Now i expect that in first machine i will have file1 and in second machine i will have file2 but in both machines i have file1
You need to keep in mind that variables in Ansible aren't global. Variables (aka 'facts') are applied uniquely to each host, so file_number for host1 is different than file_number for host2. Here's an example based loosely on what you posted:
roles/test/vars/main.yml:
---
file_number: 0
roles/test/tasks/main.yml:
---
- name: Increment variable
set_fact: file_number={{ file_number | int + 1 }}
- name: debug
debug: msg="file_number is {{ file_number }} on host {{ inventory_hostname }}"
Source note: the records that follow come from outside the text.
What follows belongs to an exercise in optimizing a design on an open flow for small area; a production flow would make more cautious choices. In this exercise RTL edits were held to simulation tests only and were not proved equivalent to the original. Power is estimated from default activity; no workload was simulated.

==> flow/design.v (excerpt) <==
module csr_top
(
    input  wire         clk,
    input  wire         rst,
    input  wire         req_sel,
    input  wire         req_read,
    input  wire [15:0]  req_addr,
    input  wire [31:0]  req_wdat,
    output reg          rsp_dack,
    output reg  [31:0]  rsp_rdat,
    output wire [177:0] ctrlFields,
    input  wire [7:0]   curWavePosition
);
    localparam int N = 13;
    localparam logic [N*16-1:0] ADDRS = {
        16'h2F04, 16'h2F00, 16'h2054, 16'h2050, 16'h204C, 16'h2048,
        16'h2018, 16'h2014, 16'h2010, 16'h200C, 16'h2008, 16'h2004, 16'h2000
    };
    localparam logic [N*32-1:0] RESETS = {
        32'd8, 32'd11, 32'hFD78_0C32, 32'h0000_1000, 32'd0, 32'd0,
        32'd1000, 32'd0, 32'd1, 32'd0, 32'd0, 32'd1, 32'd1000
    };
    localparam logic [15:0] ADDR_WAVE = 16'h2058;
    logic [N-1:0] hit;
    logic         hitWave;
    logic         hitAny;
    always_comb
    begin
        for (int i = 0; i < N; i++)
            hit[i] = (req_addr == ADDRS[i*16 +: 16]);
    end
  ...
Size in the first run: ~1000 cells after synthesis, ~480 flip-flops, roughly 270 I/O pins, about 18000 um^2 of cells after synthesis.
Settings: LEC_CHECK=0, CAP_MARGIN=5, CORE_MARGIN=2, CORE_UTILIZATION=80, CTS_BUF_LIST=sky130_fd_sc_hd__clkbuf_8, CTS_CLUSTER_DIAMETER=60, CTS_CLUSTER_SIZE=18, SLEW_MARGIN=5; clock period 8.0 ns.
standard.sh (not shown) runs the stock make flow with config.mk's settings and CLKGATE_MAP_FILE= SYNTH_SCRIPT=/design/flow/synth_recipe.tcl, a recipe that flattens the netlist after the stock synthesis.
==> flow/flow/run.sh <==
#!/bin/bash
# Standard layout, with the smallest buffer on every input and output port.
set -euo pipefail
export BUFFER_PORTS_ARGS="-buffer_cell sky130_fd_sc_hd__buf_1"
bash standard.sh > standard_flow.log 2>&1
Edit:
--- a/flow/config.mk
+++ b/flow/config.mk
@@ -10,4 +10,4 @@
-export CORE_UTILIZATION = 80
-export CTS_BUF_LIST = sky130_fd_sc_hd__clkbuf_8
-export CTS_CLUSTER_DIAMETER = 60
-export CTS_CLUSTER_SIZE = 18
+export CORE_UTILIZATION = 70
+export CTS_BUF_LIST = sky130_fd_sc_hd__clkbuf_16
+export CTS_CLUSTER_DIAMETER = 50
+export CTS_CLUSTER_SIZE = 36
Via count shrinks by 0.99%.
Global-route usage drops by 2.8 points.
Count of clock-buffer cells in the layout came out higher by 6.
Wire length goes up by 4.3%.
Setup slack got worse by 0.022 ns.
First-iteration DRC count falls by 1.1%.
Combinational power is about the same.
Edit:
--- a/flow/config.mk
+++ b/flow/config.mk
@@ -8 +8 @@
-export CAP_MARGIN = 5
+export CAP_MARGIN = 20
@@ -11,4 +11,4 @@
-export CTS_BUF_LIST = sky130_fd_sc_hd__clkbuf_16
-export CTS_CLUSTER_DIAMETER = 50
-export CTS_CLUSTER_SIZE = 36
-export SLEW_MARGIN = 5
+export CTS_BUF_LIST = sky130_fd_sc_hd__clkbuf_8
+export CTS_CLUSTER_DIAMETER = 60
+export CTS_CLUSTER_SIZE = 18
+export SLEW_MARGIN = 20
The changed run ran to the end with no violations.
Synthesized area does not change.
Setup slack improves by 0.33 ns.
Flip-flop and latch count does not change.
Final cell count fell by 0.65%.
Total power went down by 15%.
Wire length is lower by 0.73%.
First-iteration DRC count goes up by 3.7%.
Final area fell by 3.5%.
Now suppose you have just two hosts defined, and you run this role multiple times in a playbook that looks like this:
---
- hosts: all
roles:
- { role: test }
- hosts: host1
roles:
- { role: test }
- hosts: all
roles:
- { role: test }
So in the first play the role is applied to both host1 & host2. In the second play it's only run against host1, and in the third play it's again run against both host1 & host2. The output of this playbook is:
PLAY [all] ********************************************************************
TASK: [test | Increment variable] *********************************************
ok: [host1]
ok: [host2]
TASK: [test | debug] **********************************************************
ok: [host1] => {
"msg": "file_number is 1 on host host1"
}
ok: [host2] => {
"msg": "file_number is 1 on host host2"
}
PLAY [host1] **************************************************
TASK: [test | Increment variable] *********************************************
ok: [host1]
TASK: [test | debug] **********************************************************
ok: [host1] => {
"msg": "file_number is 2 on host host1"
}
PLAY [all] ********************************************************************
TASK: [test | Increment variable] *********************************************
ok: [host1]
ok: [host2]
TASK: [test | debug] **********************************************************
ok: [host1] => {
"msg": "file_number is 3 on host host1"
}
ok: [host2] => {
"msg": "file_number is 2 on host host2"
}
So as you can see, the value of file_number is different for host1 and host2 since the role that increments the value ran against host1 more times than it did host2.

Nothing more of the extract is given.